===== src/igr_settings.svh =====
// ingress sizing macros: words per beat, fifo depth, source count, xoff level
`ifndef IGR_SETTINGS_SVH
`define IGR_SETTINGS_SVH

// 64-bit data words per beat, also the width of the per-word valid mask
`define IGR_WORDS 2

// beats held by each per-source segment fifo
`define IGR_FIFO_DEPTH 4

// sources 0..3 are epl groups a..d, source 4 is the virtual port
`define IGR_NUM_SRC 5

// vp fifo fill count at or above which vp_tx_pfc_xoff is raised
`define IGR_XOFF_LEVEL 3

`endif


===== src/igr_pkg.sv =====
// igr_pkg: vector typedefs shared across the ingress partition
`default_nettype none

`include "igr_settings.svh"

package igr_pkg;

  // --------------------------------------------------
  // datapath
  // --------------------------------------------------
  typedef logic [63:0] data64_t;
  // xor of the eight bytes of one word
  typedef logic [7:0] ecc8_t;
  typedef logic [`IGR_WORDS-1:0] word_vld_t;

  // --------------------------------------------------
  // per-beat side information
  // --------------------------------------------------
  // port within an epl group
  typedef logic [1:0] port_num_t;
  // carried through untouched
  typedef logic [15:0] epl_md_t;
  typedef logic [31:0] epl_ts_t;

  // --------------------------------------------------
  // flow control and bookkeeping
  // --------------------------------------------------
  typedef logic [2:0] tc_t;
  // one bit per traffic class
  typedef logic [7:0] pause_vec_t;
  typedef logic [2:0] src_id_t;
  // must hold the value IGR_FIFO_DEPTH itself
  typedef logic [$clog2(`IGR_FIFO_DEPTH+1)-1:0] fifo_cnt_t;

endpackage

`default_nettype wire


===== src/igr_seg_if.sv =====
// igr_seg_if: one checked beat between ingress blocks, src and dst modports
`default_nettype none

`include "igr_settings.svh"

interface igr_seg_if;
  import igr_pkg::*;

  // beat strobe, no ready
  logic vld;
  port_num_t port_num;
  epl_md_t md;
  epl_ts_t ts;
  // invalid words already zeroed by the shim
  data64_t [`IGR_WORDS-1:0] data;
  word_vld_t wvld;
  // some valid word failed its byte-xor check
  logic ecc_err;

  modport src (output vld, port_num, md, ts, data, wvld, ecc_err);
  modport dst (input vld, port_num, md, ts, data, wvld, ecc_err);

endinterface

`default_nettype wire


===== src/igr_epl_shim.sv =====
// igr_epl_shim: input registers, word check, invalid-word masking, pause vector
`default_nettype none

`include "igr_settings.svh"

module igr_epl_shim (
  input  logic                                  clk,
  input  logic                                  rst,
  input  igr_pkg::ecc8_t   [`IGR_WORDS-1:0]     rx_ecc,
  input  igr_pkg::port_num_t                    rx_port_num,
  input  igr_pkg::word_vld_t                    rx_data_v,
  input  igr_pkg::epl_md_t                      rx_md,
  input  igr_pkg::epl_ts_t                      rx_ts,
  input  igr_pkg::data64_t [`IGR_WORDS-1:0]     rx_data,
  input  logic                                  rx_pfc_xoff,
  input  igr_pkg::tc_t                          rx_flow_control_tc,
  igr_seg_if.src                                seg,
  output igr_pkg::pause_vec_t                   pause_tc
);
  import igr_pkg::*;

  // xor of all eight bytes of a word
  function automatic ecc8_t byte_xor(input data64_t w);
    ecc8_t acc;
    acc = '0;
    for (int b = 0; b < 8; b++) begin
      acc = acc ^ w[8*b +: 8];
    end
    return acc;
  endfunction

  data64_t [`IGR_WORDS-1:0] data_m;
  logic                     ecc_err_c;
  logic                     rx_any;

  // a beat exists when at least one word is flagged valid
  assign rx_any = |rx_data_v;

  // --------------------------------------------------
  // check and mask, per word
  // --------------------------------------------------
  always_comb begin
    ecc_err_c = 1'b0;
    for (int w = 0; w < `IGR_WORDS; w++) begin
      data_m[w] = rx_data_v[w] ? rx_data[w] : '0;
      // only valid words count toward the error flag
      if (rx_data_v[w] && (byte_xor(rx_data[w]) != rx_ecc[w])) begin
        ecc_err_c = 1'b1;
      end
    end
  end

  // --------------------------------------------------
  // beat register
  // --------------------------------------------------
  always_ff @(posedge clk) begin
    if (rst) begin
      seg.vld <= 1'b0;
    end else begin
      seg.vld <= rx_any;
    end
  end

  // payload only loads with a beat, holds otherwise
  always_ff @(posedge clk) begin
    if (rx_any) begin
      seg.port_num <= rx_port_num;
      seg.md       <= rx_md;
      seg.ts       <= rx_ts;
      seg.data     <= data_m;
      seg.wvld     <= rx_data_v;
      seg.ecc_err  <= ecc_err_c;
    end
  end

  // --------------------------------------------------
  // pause vector, one class updated per cycle
  // --------------------------------------------------
  always_ff @(posedge clk) begin
    if (rst) begin
      pause_tc <= '0;
    end else begin
      pause_tc[rx_flow_control_tc] <= rx_pfc_xoff;
    end
  end

  // the fifo relies on every strobed beat carrying a word
  a_vld_has_word : assert property (@(posedge clk) disable iff (rst)
    seg.vld |-> (seg.wvld != '0));

endmodule

`default_nettype wire


===== src/igr_seg_fifo.sv =====
// igr_seg_fifo: per-source beat fifo, fill count, drop on full, almost-full flag
`default_nettype none

`include "igr_settings.svh"

module igr_seg_fifo (
  input  logic                clk,
  input  logic                rst,
  igr_seg_if.dst              wr,
  igr_seg_if.src              rd,
  input  logic                pop,
  output igr_pkg::fifo_cnt_t  cnt,
  output logic                almost_full
);
  import igr_pkg::*;

  localparam int DEPTH = `IGR_FIFO_DEPTH;
  localparam int PTR_W = $clog2(DEPTH);

  // storage, one array per field
  port_num_t                mem_port [DEPTH];
  epl_md_t                  mem_md   [DEPTH];
  epl_ts_t                  mem_ts   [DEPTH];
  data64_t [`IGR_WORDS-1:0] mem_data [DEPTH];
  word_vld_t                mem_wvld [DEPTH];
  logic                     mem_err  [DEPTH];

  logic [PTR_W-1:0] wr_ptr;
  logic [PTR_W-1:0] rd_ptr;
  logic             full;
  logic             do_wr;

  assign full = (cnt == fifo_cnt_t'(DEPTH));
  // full fifo still takes a beat if the head leaves this cycle
  assign do_wr = wr.vld && (!full || pop);

  // --------------------------------------------------
  // write side
  // --------------------------------------------------
  always_ff @(posedge clk) begin
    if (do_wr) begin
      mem_port[wr_ptr] <= wr.port_num;
      mem_md[wr_ptr]   <= wr.md;
      mem_ts[wr_ptr]   <= wr.ts;
      mem_data[wr_ptr] <= wr.data;
      mem_wvld[wr_ptr] <= wr.wvld;
      mem_err[wr_ptr]  <= wr.ecc_err;
    end
  end

  // pointers and count
  always_ff @(posedge clk) begin
    if (rst) begin
      wr_ptr      <= '0;
      rd_ptr      <= '0;
      cnt         <= '0;
      almost_full <= 1'b0;
    end else begin
      if (do_wr) begin
        wr_ptr <= (wr_ptr == PTR_W'(DEPTH-1)) ? '0 : wr_ptr + 1'b1;
      end
      if (pop) begin
        rd_ptr <= (rd_ptr == PTR_W'(DEPTH-1)) ? '0 : rd_ptr + 1'b1;
      end
      case ({do_wr, pop})
        2'b10:   cnt <= cnt + 1'b1;
        2'b01:   cnt <= cnt - 1'b1;
        default: cnt <= cnt;
      endcase
      // lags the count by one cycle
      almost_full <= (cnt >= fifo_cnt_t'(`IGR_XOFF_LEVEL));
    end
  end

  // --------------------------------------------------
  // head beat, valid while not empty
  // --------------------------------------------------
  assign rd.vld      = (cnt != '0);
  assign rd.port_num = mem_port[rd_ptr];
  assign rd.md       = mem_md[rd_ptr];
  assign rd.ts       = mem_ts[rd_ptr];
  assign rd.data     = mem_data[rd_ptr];
  assign rd.wvld     = mem_wvld[rd_ptr];
  assign rd.ecc_err  = mem_err[rd_ptr];

  // arbiter must only pop a source it saw as valid
  a_no_pop_empty : assert property (@(posedge clk) disable iff (rst)
    pop |-> (cnt != '0));
  a_cnt_bound : assert property (@(posedge clk) disable iff (rst)
    cnt <= fifo_cnt_t'(DEPTH));

endmodule

`default_nettype wire


===== src/igr_src_arb.sv =====
// igr_src_arb: round-robin merge of the source fifos into one registered ppe beat
`default_nettype none

`include "igr_settings.svh"

module igr_src_arb (
  input  logic                                  clk,
  input  logic                                  rst,
  igr_seg_if.dst                                req [`IGR_NUM_SRC],
  output logic [`IGR_NUM_SRC-1:0]               pop,
  output logic                                  ppe_valid,
  output igr_pkg::src_id_t                      ppe_src,
  output igr_pkg::port_num_t                    ppe_port_num,
  output igr_pkg::epl_md_t                      ppe_md,
  output igr_pkg::epl_ts_t                      ppe_ts,
  output igr_pkg::data64_t [`IGR_WORDS-1:0]     ppe_data,
  output igr_pkg::word_vld_t                    ppe_wvld,
  output logic                                  ppe_ecc_err
);
  import igr_pkg::*;

  localparam int NUM_SRC = `IGR_NUM_SRC;

  // flattened copy of the request interfaces so they can be indexed by gnt
  logic                     req_vld  [NUM_SRC];
  port_num_t                req_port [NUM_SRC];
  epl_md_t                  req_md   [NUM_SRC];
  epl_ts_t                  req_ts   [NUM_SRC];
  data64_t [`IGR_WORDS-1:0] req_data [NUM_SRC];
  word_vld_t                req_wvld [NUM_SRC];
  logic                     req_err  [NUM_SRC];

  src_id_t ptr;
  src_id_t gnt;
  logic    found;

  for (genvar gi = 0; gi < NUM_SRC; gi++) begin : g_req
    assign req_vld[gi]  = req[gi].vld;
    assign req_port[gi] = req[gi].port_num;
    assign req_md[gi]   = req[gi].md;
    assign req_ts[gi]   = req[gi].ts;
    assign req_data[gi] = req[gi].data;
    assign req_wvld[gi] = req[gi].wvld;
    assign req_err[gi]  = req[gi].ecc_err;
  end

  // --------------------------------------------------
  // grant: first valid source at or after ptr
  // --------------------------------------------------
  always_comb begin
    int idx;
    found = 1'b0;
    gnt   = '0;
    for (int off = 0; off < NUM_SRC; off++) begin
      idx = (int'(ptr) + off) % NUM_SRC;
      if (!found && req_vld[idx]) begin
        found = 1'b1;
        gnt   = src_id_t'(idx);
      end
    end
    // pop the winner in the same cycle
    pop = '0;
    if (found) begin
      pop[gnt] = 1'b1;
    end
  end

  // pointer moves past the winner, stays put when idle
  always_ff @(posedge clk) begin
    if (rst) begin
      ptr       <= '0;
      ppe_valid <= 1'b0;
    end else begin
      ppe_valid <= found;
      if (found) begin
        ptr <= (gnt == src_id_t'(NUM_SRC-1)) ? '0 : gnt + 1'b1;
      end
    end
  end

  // --------------------------------------------------
  // output beat toward rx ppe
  // --------------------------------------------------
  always_ff @(posedge clk) begin
    if (found) begin
      ppe_src      <= gnt;
      ppe_port_num <= req_port[gnt];
      ppe_md       <= req_md[gnt];
      ppe_ts       <= req_ts[gnt];
      ppe_data     <= req_data[gnt];
      ppe_wvld     <= req_wvld[gnt];
      ppe_ecc_err  <= req_err[gnt];
    end
  end

  // at most one fifo drained per cycle
  a_pop_onehot : assert property (@(posedge clk) disable iff (rst)
    $onehot0(pop));

endmodule

`default_nettype wire


===== src/igr_top.sv =====
// igr_top: ingress partition top, five epl shims, five segment fifos, one arbiter
`default_nettype none

`include "igr_settings.svh"

module igr_top (
  input  logic                               clk,
  input  logic                               rst,

  // --------------------------------------------------
  // epl group a
  input  igr_pkg::ecc8_t   [`IGR_WORDS-1:0]  grp_a_rx_ecc,
  input  igr_pkg::port_num_t                 grp_a_rx_port_num,
  input  igr_pkg::word_vld_t                 grp_a_rx_data_valid,
  input  igr_pkg::epl_md_t                   grp_a_rx_metadata,
  input  igr_pkg::epl_ts_t                   grp_a_rx_time_stamp,
  input  igr_pkg::data64_t [`IGR_WORDS-1:0]  grp_a_rx_data,
  input  logic                               grp_a_rx_pfc_xoff,
  input  igr_pkg::tc_t                       grp_a_rx_flow_control_tc,
  // epl group b
  input  igr_pkg::ecc8_t   [`IGR_WORDS-1:0]  grp_b_rx_ecc,
  input  igr_pkg::port_num_t                 grp_b_rx_port_num,
  input  igr_pkg::word_vld_t                 grp_b_rx_data_valid,
  input  igr_pkg::epl_md_t                   grp_b_rx_metadata,
  input  igr_pkg::epl_ts_t                   grp_b_rx_time_stamp,
  input  igr_pkg::data64_t [`IGR_WORDS-1:0]  grp_b_rx_data,
  input  logic                               grp_b_rx_pfc_xoff,
  input  igr_pkg::tc_t                       grp_b_rx_flow_control_tc,
  // epl group c
  input  igr_pkg::ecc8_t   [`IGR_WORDS-1:0]  grp_c_rx_ecc,
  input  igr_pkg::port_num_t                 grp_c_rx_port_num,
  input  igr_pkg::word_vld_t                 grp_c_rx_data_valid,
  input  igr_pkg::epl_md_t                   grp_c_rx_metadata,
  input  igr_pkg::epl_ts_t                   grp_c_rx_time_stamp,
  input  igr_pkg::data64_t [`IGR_WORDS-1:0]  grp_c_rx_data,
  input  logic                               grp_c_rx_pfc_xoff,
  input  igr_pkg::tc_t                       grp_c_rx_flow_control_tc,
  // epl group d
  input  igr_pkg::ecc8_t   [`IGR_WORDS-1:0]  grp_d_rx_ecc,
  input  igr_pkg::port_num_t                 grp_d_rx_port_num,
  input  igr_pkg::word_vld_t                 grp_d_rx_data_valid,
  input  igr_pkg::epl_md_t                   grp_d_rx_metadata,
  input  igr_pkg::epl_ts_t                   grp_d_rx_time_stamp,
  input  igr_pkg::data64_t [`IGR_WORDS-1:0]  grp_d_rx_data,
  input  logic                               grp_d_rx_pfc_xoff,
  input  igr_pkg::tc_t                       grp_d_rx_flow_control_tc,
  // virtual port
  input  igr_pkg::ecc8_t   [`IGR_WORDS-1:0]  vp_rx_ecc,
  input  igr_pkg::port_num_t                 vp_rx_port_num,
  input  igr_pkg::word_vld_t                 vp_rx_data_valid,
  input  igr_pkg::epl_md_t                   vp_rx_metadata,
  input  igr_pkg::epl_ts_t                   vp_rx_time_stamp,
  input  igr_pkg::data64_t [`IGR_WORDS-1:0]  vp_rx_data,
  input  logic                               vp_rx_pfc_xoff,
  input  igr_pkg::tc_t                       vp_rx_flow_control_tc,

  // --------------------------------------------------
  // flow control back to the senders
  output igr_pkg::pause_vec_t                grp_a_pause_tc,
  output igr_pkg::pause_vec_t                grp_b_pause_tc,
  output igr_pkg::pause_vec_t                grp_c_pause_tc,
  output igr_pkg::pause_vec_t                grp_d_pause_tc,
  output logic                               vp_tx_pfc_xoff,

  // --------------------------------------------------
  // toward rx ppe
  output logic                               ppe_valid,
  output igr_pkg::src_id_t                   ppe_src,
  output igr_pkg::port_num_t                 ppe_port_num,
  output igr_pkg::epl_md_t                   ppe_md,
  output igr_pkg::epl_ts_t                   ppe_ts,
  output igr_pkg::data64_t [`IGR_WORDS-1:0]  ppe_data,
  output igr_pkg::word_vld_t                 ppe_wvld,
  output logic                               ppe_ecc_err
);

  // vp is the last source index
  localparam int VP_IDX = `IGR_NUM_SRC - 1;

  igr_seg_if shim_seg [`IGR_NUM_SRC] ();
  igr_seg_if fifo_seg [`IGR_NUM_SRC] ();
  logic [`IGR_NUM_SRC-1:0] fifo_pop;

  // --------------------------------------------------
  // epl shims, index 0..3 = groups a..d
  // --------------------------------------------------
  igr_epl_shim u_shim_a (
    .clk, .rst, .rx_ecc(grp_a_rx_ecc), .rx_port_num(grp_a_rx_port_num),
    .rx_data_v(grp_a_rx_data_valid), .rx_md(grp_a_rx_metadata),
    .rx_ts(grp_a_rx_time_stamp), .rx_data(grp_a_rx_data),
    .rx_pfc_xoff(grp_a_rx_pfc_xoff), .rx_flow_control_tc(grp_a_rx_flow_control_tc),
    .seg(shim_seg[0]), .pause_tc(grp_a_pause_tc)
  );

  igr_epl_shim u_shim_b (
    .clk, .rst, .rx_ecc(grp_b_rx_ecc), .rx_port_num(grp_b_rx_port_num),
    .rx_data_v(grp_b_rx_data_valid), .rx_md(grp_b_rx_metadata),
    .rx_ts(grp_b_rx_time_stamp), .rx_data(grp_b_rx_data),
    .rx_pfc_xoff(grp_b_rx_pfc_xoff), .rx_flow_control_tc(grp_b_rx_flow_control_tc),
    .seg(shim_seg[1]), .pause_tc(grp_b_pause_tc)
  );

  igr_epl_shim u_shim_c (
    .clk, .rst, .rx_ecc(grp_c_rx_ecc), .rx_port_num(grp_c_rx_port_num),
    .rx_data_v(grp_c_rx_data_valid), .rx_md(grp_c_rx_metadata),
    .rx_ts(grp_c_rx_time_stamp), .rx_data(grp_c_rx_data),
    .rx_pfc_xoff(grp_c_rx_pfc_xoff), .rx_flow_control_tc(grp_c_rx_flow_control_tc),
    .seg(shim_seg[2]), .pause_tc(grp_c_pause_tc)
  );

  igr_epl_shim u_shim_d (
    .clk, .rst, .rx_ecc(grp_d_rx_ecc), .rx_port_num(grp_d_rx_port_num),
    .rx_data_v(grp_d_rx_data_valid), .rx_md(grp_d_rx_metadata),
    .rx_ts(grp_d_rx_time_stamp), .rx_data(grp_d_rx_data),
    .rx_pfc_xoff(grp_d_rx_pfc_xoff), .rx_flow_control_tc(grp_d_rx_flow_control_tc),
    .seg(shim_seg[3]), .pause_tc(grp_d_pause_tc)
  );

  // vp pause vector has no consumer
  igr_epl_shim u_shim_vp (
    .clk, .rst, .rx_ecc(vp_rx_ecc), .rx_port_num(vp_rx_port_num),
    .rx_data_v(vp_rx_data_valid), .rx_md(vp_rx_metadata),
    .rx_ts(vp_rx_time_stamp), .rx_data(vp_rx_data),
    .rx_pfc_xoff(vp_rx_pfc_xoff), .rx_flow_control_tc(vp_rx_flow_control_tc),
    .seg(shim_seg[VP_IDX]), .pause_tc()
  );

  // --------------------------------------------------
  // segment fifos
  // --------------------------------------------------
  for (genvar gi = 0; gi < VP_IDX; gi++) begin : g_grp_fifo
    igr_seg_fifo u_fifo (
      .clk, .rst, .wr(shim_seg[gi]), .rd(fifo_seg[gi]),
      .pop(fifo_pop[gi]), .cnt(), .almost_full()
    );
  end

  // vp fill level drives the xoff back to the virtual port
  igr_seg_fifo u_fifo_vp (
    .clk, .rst, .wr(shim_seg[VP_IDX]), .rd(fifo_seg[VP_IDX]),
    .pop(fifo_pop[VP_IDX]), .cnt(), .almost_full(vp_tx_pfc_xoff)
  );

  // --------------------------------------------------
  // round-robin merge toward the parser
  // --------------------------------------------------
  igr_src_arb u_arb (
    .clk, .rst, .req(fifo_seg), .pop(fifo_pop),
    .ppe_valid, .ppe_src, .ppe_port_num, .ppe_md, .ppe_ts,
    .ppe_data, .ppe_wvld, .ppe_ecc_err
  );

endmodule

`default_nettype wire


===== config.mk =====
export PLATFORM = sky130hd
export DESIGN_NAME = igr_top
export DESIGN_NICKNAME = d
export VERILOG_FILES = /design/src/igr_pkg.sv /design/src/igr_seg_if.sv /design/src/igr_epl_shim.sv /design/src/igr_seg_fifo.sv /design/src/igr_src_arb.sv /design/src/igr_top.sv
export VERILOG_INCLUDE_DIRS = /design/src
export SDC_FILE = /design/constraint.sdc
export NUM_CORES = 2
export LEC_CHECK = 0
export BUFFER_PORTS_ARGS = -buffer_cell sky130_fd_sc_hd__buf_2
export CAP_MARGIN = 20
export CORE_MARGIN = 1.5
export CORE_UTILIZATION = 35
export CTS_CLUSTER_SIZE = 12
export DETAILED_ROUTE_END_ITERATION = 10
export PLACE_DENSITY_LB_ADDON = 0.12
export SYNTH_ARGS = -nofsm -noshare
export SYNTH_HDL_FRONTEND = slang
export SYNTH_HIERARCHICAL = 1
export SYNTH_SLANG_ARGS = --single-unit

===== constraint.sdc =====
create_clock -name clk -period 13.9 [get_ports clk]
set_input_delay 1.39 -clock clk [delete_from_list [all_inputs] [get_ports clk]]
set_output_delay 1.39 -clock clk [all_outputs]
set_load 0.005 [all_outputs]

*REQUIRED ACTION*
Report back each line of the entries that holds the string "count".

*RESPONSE*
// ingress sizing macros: words per beat, fifo depth, source count, xoff level
// vp fifo fill count at or above which vp_tx_pfc_xoff is raised
      // only valid words count toward the error flag
// igr_seg_fifo: per-source beat fifo, fill count, drop on full, almost-full flag
  // pointers and count
      // lags the count by one cycle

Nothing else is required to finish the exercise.